こうしたことから、私が教鞭を執っている國學院大學法科大学院では、3年間の試験期間を経て、「法教育」を正課の科目として取り入れました。
今年の3月と9月に、数校の法科大学院生がサークル的に集まって、都内の公立中学校・高校で、NHK-eテレで放映されたドラマ「昔話法廷」を使って裁判員裁判の疑似体験授業を実施しました。年齢が近い学生たちが、「昔話」という馴染み深いテーマで法や裁判の意義を説いた授業は、子どもたちに予想以上の教育的効果をもたらしました。
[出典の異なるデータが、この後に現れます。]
==> src/rtl/rsp_fifo.sv <==
// two-entry queue of finished remainders
module rsp_fifo #(
  parameter int WIDTH = 240
) (
  input  logic             clk,
  input  logic             rst,
  input  logic             push,
  input  logic [WIDTH-1:0] wdata,
  output logic             full,
  input  logic             pop,
  output logic [WIDTH-1:0] rdata,
  output logic             empty
);

  logic [WIDTH-1:0] mem [2];
  logic             wptr;
  logic             rptr;
  logic [1:0]       count;

  assign full  = (count == 2'd2);
  assign empty = (count == 2'd0);
  assign rdata = mem[rptr];

  // storage
  always_ff @(posedge clk) begin
    if (push) begin
      mem[wptr] <= wdata;
    end
  end

  // pointers and fill count
  always_ff @(posedge clk) begin
    if (rst) begin
      wptr  <= 1'b0;
      rptr  <= 1'b0;
      count <= '0;
    end else begin
      if (push) begin
        wptr <= !wptr;
      end
      if (pop) begin
        rptr <= !rptr;
      end
      unique case ({push, pop})
        2'b10:   count <= count + 2'd1;
        2'b01:   count <= count - 2'd1;
        default: count <= count;
      endcase
    end
  end

endmodule

==> config.mk <==
export PLATFORM = sky130hd
export DESIGN_NAME = rsp_fifo
export DESIGN_NICKNAME = d
export VERILOG_FILES = /design/src/rtl/rsp_fifo.sv
export SDC_FILE = /design/constraint.sdc
export NUM_CORES = 1
export LEC_CHECK = 0
export BUFFER_PORTS_ARGS = -buffer_cell sky130_fd_sc_hd__buf_2
export CORE_ASPECT_RATIO = 1.5
export CORE_UTILIZATION = 50
export DETAILED_ROUTE_END_ITERATION = 10
export PLACE_DENSITY = 0.83
export SLEW_MARGIN = 25
export SYNTH_ARGS = -nofsm -noshare
export SYNTH_HDL_FRONTEND = slang
export SYNTH_SLANG_ARGS = --single-unit
==> constraint.sdc <==
create_clock -name clk -period 22.5 [get_ports clk]
set_clock_uncertainty 0.1 [all_clocks]
set_input_delay 2.25 -clock clk [delete_from_list [all_inputs] [get_ports clk]]
set_output_delay 2.25 -clock clk [all_outputs]
set_load 0.05 [all_outputs]
==> Word level (Yosys, flattened, before mapping) <==
Memory sizes are Yosys's and may differ from the RTL's. A register that Yosys moved wholly into a read port is not among the register bits.
Cells that the tools add are included.
{ "op_classes": {"n_addsub": 2, "multipliers": 0, "div_mod_pow": 0, "magnitude_cmp": 0, "n_eq_ne": 3, "shifts": 0, "muxes": 5, "n_bitwise": 0, "n_reduce_logical": 4} }
{ "op_table": {"columns": ["op", "n"], "rows": [
  ["equality test 2 bit (second input constant)", 2],
  ["two-way mux 1 bit", 4],
  ["case mux 2 bit (2 select lines)", 1],
  ["adder 2 x 1 -> 2 bit (second input constant)", 1],
  ["equality test 2 x 1 -> 1 bit (second input constant)", 1],
  ["zero test 1 bit", 2],
  ["zero test 2 bit", 1],
  ["nonzero test 2 bit", 1],
  ["subtractor 2 x 1 -> 2 bit (second input constant)", 1]
]} }
{ "word_totals": {"reg_bits": 4, "latchBits": 0, "ram_bits": 480, "rom_bits": 0, "inputBits": 244, "output_inout_bits": 242, "wordCells": 18, "memories": 1} }
{ "mem_list": {"columns": ["name", "depth", "word_bits", "read_ports", "rd_ports_with_merged_regs", "wr", "line", "text"], "rows": [
  ["mem", 2, 240, 1, 1, 1, "15", "logic [WIDTH-1:0] mem [2];"]
]} }

==> Longest topological paths before layout <==
{ "depth": {"depth_word": 3, "mapped_depth": 5, "depth_no_buf": 5} }

==> Worst setup path before layout <==
OpenSTA, ideal clock, no wires.
{ "synth_timing": {"path_type": "input to register", "start": "input port push", "end": "memory mem[0][0] (enable)", "setup_ns": 0.852, "arrival_ns": 12.353, "path_slack_ns": 9.195, "cell_stages": 2, "path_buffers": 0, "cell_sequence": "inv_1 nor2_1"} }
{ "synth_via": {"elab_chain_cells": 2} }
{ "synth_lines": {"columns": ["item", "line", "text"], "rows": [
  ["from (decl)", "7", "input logic push,"],
  ["two-way mux 1 bit", "26", "if (push) begin"],
  ["two-way mux 1 bit (implied by the code)", "27", "mem[wptr] <= wdata;"],
  ["to (decl)", "15", null]
]} }
Every way passes these cells.

==> flow_metrics.env <==
export IMPL_vdd_drop_max_mv=0.0792
export IMPL_fmax_mhz=182
export IMPL_die_w_um=158
export IMPL_dr_pass1_iters=4
export IMPL_fin_cells=1801
export IMPL_setup_viol=0
export IMPL_post_cts_buffers=0
export IMPL_die_h_um=237
export IMPL_final_setup_tns_ns=0
export IMPL_clkPwrFrac_pct=32.3
export IMPL_r2r_slack_ns=19.12
export IMPL_crit_path_end_kind="output pin"
export IMPL_final_util_pct=62.7
export IMPL_path_buf_inv=3
export IMPL_drive_gt1_share_pct=60.9
export IMPL_ys_types=16
export IMPL_pwr_share_seq_pct=49.6
export IMPL_required_ns=20.15
export IMPL_startpoint_type="flip-flop"
export IMPL_dpl_hpwl_um=25700
export IMPL_regToRegStartpoint="wptr$_SDFFE_PP0P_"
export IMPL_synth_largest_area_cell="edfxtp_1"
export IMPL_synth_top_area_share_pct=78.6
export IMPL_start_util_pct=50.9
export IMPL_cts_buffer_depth=3
export IMPL_synthTopCellsByArea="edfxtp_1, mux2_4, mux2_2"
export IMPL_wl_per_cell_um=21.0
export IMPL_cp_cell_sequence="buf_12 -> buf_16 -> mux2_2 -> buf_2"
export IMPL_timing_hold_ws_ns=0.423
export IMPL_finalMaxSlewViolations=0
export IMPL_clk_latency_ns=0.54
export IMPL_grt_util_all_layers_pct=19.6
export IMPL_hold_path_class="reg2reg"
export IMPL_power_total_mw=2.17
export IMPL_ctsRootBufferMaster="clkbuf_16"
export IMPL_slew_headroom_pct=31.6
export IMPL_status="complete, no violations"
export IMPL_synthesis_area_um2=18300
export IMPL_worstPathArrival_ns=3.14
export IMPL_min_delay_worst_endpoint="rptr$_SDFFE_PP0P_"
export IMPL_ys_flop_type="edfxtp_1"
export IMPL_dr_total_vias=9057
export IMPL_rr_worst_depth=3
export IMPL_hold_depth=2
export IMPL_postSynthNetCount=1014
export IMPL_cts_resized=0
export IMPL_switching_share_pct=27.2
export IMPL_yosysMostFrequentCell="edfxtp_1"
export IMPL_vias_per_cell=5.03
export IMPL_min_period_ns=5.49
export IMPL_die_area_um2=37500
export IMPL_p_int_mw=1.58
export IMPL_timing_rr_end="mem[0][109]$_DFFE_PP_"
export IMPL_nNetsFinal=1525
export IMPL_clkTransAtPathRegs_ns=0.06
export IMPL_yosysWarnings=0
export IMPL_powerDensity_nw_per_um2=95.9
export IMPL_routed_wl_um=37800
export IMPL_dr_first_iter_drc_count=465
export IMPL_htree_levels=2
export IMPL_slowest_stage="dfxtp_4"
export IMPL_hold_start="rptr$_SDFFE_PP0P_"
export IMPL_fin_crit_sh_pct=24.4
export IMPL_p_leak_nw=8.87
export IMPL_place_area_um2=21200
export IMPL_ant_nets=0
export IMPL_dp_cells=1713
export IMPL_seq_area_frac_synth_pct=79.1
export IMPL_syn_instance_count=769
export IMPL_area_delta_synth_final_pct=23.1
export IMPL_tightest_slew_ns=1.03
export IMPL_cts_hold_buf=0
export IMPL_synth_seq_cells=485
export IMPL_async_flop_share_pct=0
export IMPL_io_buffer_count=485
export IMPL_place_congestion=0.801
export IMPL_cp_max_fo=93
export IMPL_worstSetupPathType="reg2out"
export IMPL_cts_made_buffers=42
export IMPL_rsz0062_at_grt="false"
export IMPL_core_um2=36100
export IMPL_maxCapViolations=0
export IMPL_cts_sinks=485
export IMPL_finalHoldViolCount=0
export IMPL_grt_start_max_net_pins=150
export IMPL_design_area_um2=22600
export IMPL_antenna_found_initial=18
export IMPL_overflow=0
export IMPL_path_delay_family="buffers and inverters"
export IMPL_p_sw_uw=589
export IMPL_ys_top_cells_by_count="edfxtp_1, mux2_4, mux2_2, buf_6, nor2_1"
export IMPL_grt_pass1_wl_um=53600
export IMPL_place_ws_ns=17.07
export IMPL_grt_pass1_vias=9566
export IMPL_combPwrFrac_pct=18.1
export IMPL_avgSynthCellArea_um2=23.9
export IMPL_top_level_ports=486
export IMPL_drc=0
export IMPL_synth_edff_count=480
export IMPL_setup_ws_ns=17.01
export IMPL_crit_path_max_incr_delay_ns=0.87
export IMPL_cts_tree="yes"
export IMPL_rows=85
power groups by stage:
stage	clock network (mW)	registers (mW)	logic, mW
after floorplan	0	1.10	0.307
after global placement	0	1.09	0.388
after detailed placement	0	1.09	0.392
after CTS	0.716	1.07	0.394
after global routing	0.747	1.08	0.408
final	0.700	1.07	0.392
worst min-delay path, stage by stage (launching register included):
cell	delay, ns
dfxtp_1	0.33
xnor2_1	0.09
nor2_1	0.08
registers in the layout (all words and copies together) (netlist names), named ones only:
name / cells
wptr: 1
count: 2
mem: 480
rptr: 1
per-layer routing:
metal | GRT usage [%] | up-vias | routed length [um]
li1 | - | 4097 | -
met1 | 19.7 | 4458 | 12700
met2 | 35.7 | 374 | 20600
met3 | 5.14 | 118 | 2490
met4 | 11.6 | 10 | 2010
met5 | 0 | - | 56
cells by family (layout without fill, tap and decap cells):
logic type | Yosys count | count (layout) | share of synthesized area [%]
flip-flops | 485 | 485 | 79.1
multiplexers | 240 | 240 | 18.8
buffers and inverters | 28 | 569 | 1.51
AND/OR/NAND/NOR | 9 | 9 | 0.239
XOR/XNOR | 4 | 4 | 0.191
AO/OA/AOI/OAI | 2 | 2 | 0.0545
adder cells (fa/ha/maj) | 1 | 1 | 0.0682
other | 0 | 13 | 0
cells in the final DEF (no fill, tap or decap), types with 3 or more instances in the layout:
cell and instances:
mux2_2 40, clkbuf_16 45, buf_4 6, buf_2 485, clkinv_1 7, mux2_4 200
nor2_1 5, clkinv_2 9, diode_2 13, clkbuf_1 7, bufinv_16 3, xnor2_1 3
dfxtp_1 4, edfxtp_1 480
cell type report:
type | instances | area (um2)
Clock buffer | 52 | 1150
Tap cell | 478 | 598
Sequential cell | 485 | 14500
Inverter | 1 | 3.75
Antenna cell | 13 | 32.5
Timing Repair Buffer | 494 | 2530
Clock inverter | 22 | 189
Fill cell | 2463 | 13500
Multi-Input combinational cell | 256 | 3560
worst max-delay path by stage:
stage,to,cells after the start
after floorplan,mem[0][0]$_DFFE_PP_,2
after CTS,rdata[21],3
after global placement,mem[0][91]$_DFFE_PP_,5
after global routing,rdata[230],4
final,rdata[8],4
after detailed placement,mem[0][92]$_DFFE_PP_,5
Note: power is estimated with default switching activity, not from simulation.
また、先日、「法教育に興味のある法学部生、法科大学院生の意見交換会」という企画が都内で開かれましたが、そこに50名を越える学生が集まり、活発な意見が出ました。
この学生たちの意欲とマンパワーを、これからの法教育に利用しない手はありません。
法や裁判を身近なものとし、社会で発生する紛争に対し、積極的に向かい合って解決する力を養う法教育。自立し、責任ある将来の主権者を育てるためにも、担い手問題を含む法教育の普及策について、正面から取り組むべき時期に来ていると思います。